Mechanical dissipation from charge and spin transitions in oxygen deficient SrTiO_3

TL;DR

This study observes voltage-dependent dissipation peaks in oxygen-deficient SrTiO_3 at low temperatures, attributed to tip-induced charge and spin transitions in oxygen vacancy-related quantum dots, revealing new insights into non-contact friction mechanisms.

Contribution

It reports the first observation of dissipation peaks linked to charge and spin transitions in oxygen vacancies on SrTiO_3 surfaces at cryogenic temperatures.

Findings

Dissipation peaks depend on tip-surface distance and voltage.

Charge and spin state transitions are induced by the AFM tip.

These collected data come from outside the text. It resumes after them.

v6:
## fpu
module fpu #(
    parameter DATA_WIDTH = 32,
    parameter INST_WIDTH = 1
)(
    input                   i_clk,
    input                   i_rst_n,
    input  [DATA_WIDTH-1:0] i_data_a,
    input  [DATA_WIDTH-1:0] i_data_b,
    input  [INST_WIDTH-1:0] i_inst,
    input                   i_valid,
    output [DATA_WIDTH-1:0] o_data,
    output                  o_valid
);
For scale: roughly 5,500 cells after synthesis, about 33 flip-flops, ~41,000 um2 of cells after synthesis.
==> flow/config.mk <==
export PLATFORM = sky130hd
export DESIGN_NAME = fpu
export DESIGN_NICKNAME = fpu
export VERILOG_FILES = /design/flow/design.v
export SDC_FILE = /design/flow/constraint.sdc
export NUM_CORES = 4
export LEC_CHECK = 0
export CAP_MARGIN = 20
export CORE_MARGIN = 2
export CORE_UTILIZATION = 57
export CTS_CLUSTER_DIAMETER = 251
export MIN_ROUTING_LAYER = met1
export SLEW_MARGIN = 25
export TNS_END_PERCENT = 100
==> flow/constraint.sdc <==
create_clock -name core_clock -period 11.5 [get_ports {i_clk}]
set_input_delay 2.3000 -clock core_clock [delete_from_list [all_inputs] [get_ports {i_clk}]]
set_output_delay 2.3000 -clock core_clock [all_outputs]
set_load 0.01 [all_outputs]
run.sh (not shown) runs the stock make flow with config.mk's settings and CLKGATE_MAP_FILE=.
Seen in the log of v6: ODB-0269 during 5_1_grt, after which the run never completed.
[flow/run.sh]
#!/bin/bash
# the make line also repeats each setting of config.mk as NAME=value (left out here)
make -C /OpenROAD-flow-scripts/flow DESIGN_CONFIG=/design/flow/config.mk WORK_HOME=/design/flow/orfs CLKGATE_MAP_FILE= finish
[flow/config.mk]
export PLATFORM = sky130hd
export DESIGN_NAME = ALU_STAGE
export DESIGN_NICKNAME = ALU_STAGE
export VERILOG_FILES = /design/flow/design.v
export SDC_FILE = /design/flow/constraint.sdc
export NUM_CORES = 4
export LEC_CHECK = 0
export CAP_MARGIN = 20
export CELL_PAD_IN_SITES_GLOBAL_PLACEMENT = 2
export CORE_MARGIN = 2
export CORE_UTILIZATION = 40
export CTS_CLUSTER_DIAMETER = 365
export CTS_CLUSTER_SIZE = 99
export PLACE_DENSITY = 0.86
export SETUP_SLACK_MARGIN = -0.29
export SLEW_MARGIN = 20
export TNS_END_PERCENT = 15
[flow/constraint.sdc]
create_clock -name core_clock -period 4.0 [get_ports {clock_in}]
set_input_delay 0.8000 -clock core_clock [delete_from_list [all_inputs] [get_ports {clock_in}]]
set_output_delay 0.8000 -clock core_clock [all_outputs]
set_load 0.01 [all_outputs]
<file path="design/flow/design.v">
`timescale 1ns / 1ps
module qtwosComp(
    input [N-2:0] a,
    output [2*N-1:0] b
    );
	reg [2*N-1:0] data;
	reg [2*N-1:0] flip;
	reg [2*N-1:0] out;
	parameter Q = 15;
	parameter N = 32;
	assign b = out;
	always @*
	begin
		data <= a;		 
	end
	always @*
	begin
		flip <= ~a;
	end
	always @*
	begin
		out <= flip + 1;
	end
endmodule
`timescale 1ns / 1ps
module qmult(
    input [N-1:0] a,
    input [N-1:0] b,
    output [N-1:0] c
    );
	wire [2*N-1:0] a_ext;
	wire [2*N-1:0] b_ext;
	wire [2*N-1:0] r_ext;
	reg [2*N-1:0] a_mult;
	reg [2*N-1:0] b_mult;
	reg [2*N-1:0] result;
	reg [N-1:0] retVal;
	parameter Q = 8;
	parameter N = 20;
	qtwosComp #(Q,N) comp_a (a[N-2:0], a_ext);
	qtwosComp #(Q,N) comp_b (b[N-2:0], b_ext);
	qtwosComp #(Q,N) comp_r (result[N-2+Q:Q], r_ext);
	assign c = retVal;
	always @*
	begin
		if(a[N-1] == 1)
			a_mult <= a_ext;
		else
			a_mult <= a;
		if(b[N-1] == 1)
			b_mult <= b_ext;
		else
			b_mult <= b;		
	end 
	always @*
	begin
		result <= a_mult * b_mult;
	end
	always @*
	begin		
		if((a[N-1] == 1 && b[N-1] == 0) || (a[N-1] == 0 && b[N-1] == 1)) begin
			retVal[N-1] <= 1;
			retVal[N-2:0] <= r_ext[N-2:0];
		end
		else begin
			retVal[N-1] <= 0;
			retVal[N-2:0] <= result[N-2+Q:Q];
		end
	end
endmodule
`timescale 1ns / 1ps
module qadd(
    input [N-1:0] a,
    input [N-1:0] b,
    output reg [N-1:0] c
    );
	parameter Q = 15;
	parameter N = 28;
reg [N-1:0] res;
always @* begin
    if ( res[N-2:0] == 0 )
        c = 0;
    else
        c = res;
end
always @*
begin
	if(a[N-1] == 1 && b[N-1] == 1) begin
		res[N-1] = 1;
		res[N-2:0] = a[N-2:0] + b[N-2:0];
	end
	else if(a[N-1] == 0 && b[N-1] == 0) begin
		res[N-1] = 0;
		res[N-2:0] = a[N-2:0] + b[N-2:0];
	end
	else if(a[N-1] == 0 && b[N-1] == 1) begin
		if(a[N-2:0] > b[N-2:0]) begin
			res[N-1] = 0;
			res[N-2:0] = a[N-2:0] - b[N-2:0];
		end
		else begin
			res[N-1] = 1;
		    res[N-2:0] = b[N-2:0] - a[N-2:0];
        end
	end
	else begin
        if(a[N-2:0] > b[N-2:0]) begin
            res[N-1] = 1;
            res[N-2:0] = a[N-2:0] - b[N-2:0];
        end
        else begin
            res[N-1] = 0;
            res[N-2:0] = b[N-2:0] - a[N-2:0];
        end
    end
end
endmodule
`timescale 1ns / 1ps
module negar(
    in,
    neg_in
    );
input logic [N-1:0] in;
output logic [N-1:0] neg_in;
parameter Q = 15;
parameter N = 28;    
logic [N-1:0] aux;
always_comb begin
    if ( in[N-1] == 1) begin
        neg_in[N-1] = 0; 
        neg_in[N-2:0] = in[N-2:0];
    end
    else begin
        neg_in[N-1] = 1;
        neg_in[N-2:0] = in[N-2:0];
    end
end
endmodule
`timescale 1ns / 1ps
module qdiv(
	input [N-1:0] dividend,
	input [N-1:0] divisor,
	input rst,
	input start,
	input clk,
	output reg [N-1:0] quotient_out,
	output complete
	);
	parameter Q = 8;
	parameter N = 20;
	reg [N-1:0] quotient;
	reg [N-1:0] dividend_copy;
	reg [2*(N-1)-1:0] divider_copy;
	reg [5:0] bitn; 
	reg done;
	always @* begin
	   if (dividend[N-2:0] == 0 )
	       quotient_out = 0;
       else
           quotient_out = quotient;
	end
	assign complete = done;
	always @( posedge clk ) 
	begin
		if( rst )
			done <= 1'b1;
		else if( done && start ) begin
			done <= 1'b0;
			bitn <= N+Q-2;
			quotient <= 0;
			dividend_copy <= {1'b0,dividend[N-2:0]};
			divider_copy[2*(N-1)-1] <= 0;
			divider_copy[2*(N-1)-2:N-2] <= divisor[N-2:0];
			divider_copy[N-3:0] <= 0;
			if((dividend[N-1] == 1 && divisor[N-1] == 0) || (dividend[N-1] == 0 && divisor[N-1] == 1))
				quotient[N-1] <= 1;
			else
				quotient[N-1] <= 0;
		end 
		else if(!done) begin
			if(dividend_copy >= divider_copy) begin
				dividend_copy <= dividend_copy - divider_copy;
				quotient[bitn] <= 1'b1;
			end
			divider_copy <= divider_copy >> 1;
			if(bitn == 0)
				done <= 1'b1;
			bitn <= bitn - 1;	
		end
	end
endmodule
`timescale 1ns / 1ps
module bits2temp1(
    clk,
    rst,
    start,
    yk,
    done,
    yT
    );
input wire clk;
input wire rst;
input wire start;
input wire [11:0] yk;
output reg done;
output reg [N-1:0] yT;
parameter Q = 15;
parameter N = 28;
localparam V = 163840;   
localparam inv_res_V = 40662109;  
localparam gain = 9863168;  
localparam c = 32932;  
localparam b = 6619300;   
localparam betha = 8511169;  
localparam dos = 65536;  
localparam S_IDLE = 3'd0;
localparam S_D1S  = 3'd1;
localparam S_D1W  = 3'd2;
localparam S_D2S  = 3'd3;
localparam S_D2W  = 3'd4;
localparam S_D3S  = 3'd5;
localparam S_D3W  = 3'd6;
reg [2:0] state;
reg [N-1:0] bits;
reg [N-1:0] Vg;
reg [N-1:0] gain_Vg;
wire st1 = (state == S_D1S);
wire st2 = (state == S_D2S);
wire st3 = (state == S_D3S);
wire done1, done2, done3;
wire [N-1:0] q_Vg;
qdiv #(Q,N) div_Vg (bits, inv_res_V, rst, st1, clk, q_Vg, done1);
wire [N-1:0] q_gain_Vg;
qdiv #(Q,N) div1 (gain, Vg, rst, st2, clk, q_gain_Vg, done2);
wire [N-1:0] V_gain_Vg;
qmult #(Q,N) mult1 (V, gain_Vg, V_gain_Vg);
wire [N-1:0] neg_V_gain_Vg;
negar #(Q,N) neg2 (V_gain_Vg,neg_V_gain_Vg);
wire [N-1:0] den;
qadd #(Q,N) sum1 ( neg_V_gain_Vg, c, den);
wire [N-1:0] num;
negar #(Q,N) neg1 (b,num);
wire [N-1:0]  aux1;
qdiv #(Q,N) div2 (num, den, rst, st3, clk, aux1, done3);
wire [N-1:0] t_o;
qmult #(Q,N) mult2 (betha, aux1, t_o);
always @(posedge clk) begin
    done <= 1'b0;
    if (rst) begin
        state <= S_IDLE;
    end
    else begin
        case (state)
        S_IDLE: if (start) begin
                    bits <= {1'b0, (yk == 0) ? 12'd1 : yk, {Q{1'b0}}};
                    state <= S_D1S;
                end
        S_D1S:  state <= S_D1W;
        S_D1W:  if (done1) begin
                    Vg <= q_Vg;
                    state <= S_D2S;
                end
        S_D2S:  state <= S_D2W;
        S_D2W:  if (done2) begin
                    gain_Vg <= q_gain_Vg;
                    state <= S_D3S;
                end
        S_D3S:  state <= S_D3W;
        S_D3W:  if (done3) begin
                    yT <= t_o;
                    done <= 1'b1;
                    state <= S_IDLE;
                end
        default: state <= S_IDLE;
        endcase
    end
end
endmodule
`timescale 1ns / 1ps
module lowpass_filter(
    clk,
    rst,
    start,
    yT,
    yT_filt
    );
input logic clk;
input logic rst;
input logic start;
input logic [N-1:0] yT;
output logic [N-1:0] yT_filt;
parameter Q = 15; 
parameter N = 28;
localparam offset = 0;
localparam neg_a1 = 64567; 
localparam a2 = 31813;
localparam a3 = 0; 
localparam a4 = 0;
localparam a5 = 0; 
localparam b0 = 4;
localparam b1 = 7;
localparam b2 = 4;
localparam b3 = 0;
localparam b4 = 0;
localparam b5 = 0;
logic [N-1:0] a1; 
negar #(Q,N) neg0 (neg_a1,a1);
logic [N-1:0] y0; 
logic [N-1:0] y1; 
logic [N-1:0] y2; 
logic [N-1:0] y3;
logic [N-1:0] y4; 
logic [N-1:0] y5;
logic [N-1:0] u1;  
logic [N-1:0] u2;  
logic [N-1:0] u3;  
logic [N-1:0] u4;  
logic [N-1:0] u5; 
always_ff @(posedge clk) begin
    if (rst) begin
        y5 <= 0;
        y4 <= 0;
        y3 <= 0;
        y2 <= 0;
        y1 <= 0;
        y0 <= 0;
        u5 <= 0;
        u4 <= 0;
        u3 <= 0;
        u2 <= 0;
        u1 <= 0;
    end
    else if (start) begin
        y5 <= y4;
        y4 <= y3;
        y3 <= y2;
        y2 <= y1; 
        y1 <= y0;
        y0 <= yT;
        u5 <= u4; 
        u4 <= u3; 
        u3 <= u2;
        u2 <= u1;
        u1 <=  u0 + offset;
    end
end
logic [N-1:0] yb0; 
qmult #(Q,N) multb0 (b0, y0, yb0);
logic [N-1:0] yb1; 
qmult #(Q,N) multb1 (b1, y1, yb1);
logic [N-1:0] yb2; 
qmult #(Q,N) multb2 (b2, y2, yb2);
logic [N-1:0] yb3; 
qmult #(Q,N) multb3 (b3, y3, yb3);
logic [N-1:0] yb4; 
qmult #(Q,N) multb4 (b4, y4, yb4);
logic [N-1:0] yb5; 
qmult #(Q,N) multb5 (b5, y5, yb5);
logic [N-1:0] auxb0;  
qadd #(Q,N) sumb0 (yb0, yb1, auxb0);
logic [N-1:0] auxb1;  
qadd #(Q,N) sumb1 (yb2, yb3, auxb1);
logic [N-1:0] auxb2;  
qadd #(Q,N) sumb2 (yb4, yb5, auxb2);
logic [N-1:0] auxb3;  
qadd #(Q,N) sumb3 (auxb0, auxb1, auxb3);
logic [N-1:0] yb;  
qadd #(Q,N) sumb (auxb2, auxb3, yb);
logic [N-1:0] ua1; 
qmult #(Q,N) multa1 (a1, u1, ua1);
logic [N-1:0] ua2; 
qmult #(Q,N) multa2 (a2, u2, ua2);
logic [N-1:0] ua3; 
qmult #(Q,N) multa3 (a3, u3, ua3);
logic [N-1:0] ua4; 
qmult #(Q,N) multa4 (a4, u4, ua4);
logic [N-1:0] ua5; 
qmult #(Q,N) multa5 (a5, u5, ua5);
logic [N-1:0] auxa1;  
qadd #(Q,N) suma1 (ua1, ua2, auxa1);
logic [N-1:0] auxa2;  
qadd #(Q,N) suma2 (ua3, ua4, auxa2);
logic [N-1:0] auxa3;  
qadd #(Q,N) suma3 (auxa1, auxa2, auxa3);
logic [N-1:0] ua;  
qadd #(Q,N) suma (auxa3, ua5, ua);
logic [N-1:0] ya; 
negar #(Q,N) nega (ua,ya);
logic [N-1:0] u0;  
qadd #(Q,N) sum_ab (yb, ya, u0);
always_ff @(posedge clk) begin
    yT_filt <= u0; 
end
endmodule
`timescale 1ns / 1ps
module pt100_temp (
    input  wire        clk,
    input  wire        rst,
    input  wire        in_valid,
    output wire        in_ready,
    input  wire [11:0] yk,
    output wire        out_valid,
    output wire [27:0] temp,
    output wire [27:0] temp_filt,
    output wire        alarm
    );
parameter Q = 15;
parameter N = 28;
localparam HT = 2457600;  
localparam T_IDLE = 2'd0;
localparam T_CONV = 2'd1;
localparam T_FILT = 2'd2;
localparam T_OUT  = 2'd3;
reg [1:0] tstate;
reg alarm_r;
wire conv_done;
wire [N-1:0] yT;
assign in_ready  = (tstate == T_IDLE);
assign out_valid = (tstate == T_OUT);
assign temp      = yT;
assign alarm     = alarm_r;
wire accept = in_valid && in_ready;
bits2temp1 #(Q,N) conv (
    .clk(clk), .rst(rst), .start(accept), .yk(yk), .done(conv_done), .yT(yT));
lowpass_filter #(Q,N) filt (
    .clk(clk), .rst(rst), .start(conv_done), .yT(yT), .yT_filt(temp_filt));
always @(posedge clk) begin
    if (conv_done)
        alarm_r <= (yT > HT);
end
always @(posedge clk) begin
    if (rst)
        tstate <= T_IDLE;
    else begin
        case (tstate)
        T_IDLE: if (accept) tstate <= T_CONV;
        T_CONV: if (conv_done) tstate <= T_FILT;
        T_FILT: tstate <= T_OUT;
        T_OUT:  tstate <= T_IDLE;
        endcase
    end
end
endmodule
</file>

Potential for new applications in nanoscale friction control.

Abstract

Bodies in relative motion separated by a gap of a few nanometers can experience a tiny friction force. This non-contact dissipation can have various origins and can be successfully measured by a sensitive pendulum atomic force microscope tip oscillating laterally above the surface. Here, we report on the observation of dissipation peaks at selected voltage-dependent tip-surface distances for oxygen-deficient strontium titanate (SrTiO_3) surface at low temperatures (T = 5K). The observed dissipation peaks are attributed to tip-induced charge and spin state transitions in quantum-dot-like entities formed by single oxygen vacancies (and clusters thereof, possibly through a collective mechanism) at the SrTiO_3 surface, which in view of technological and fundamental research relevance of the material opens important avenues for further studies and applications.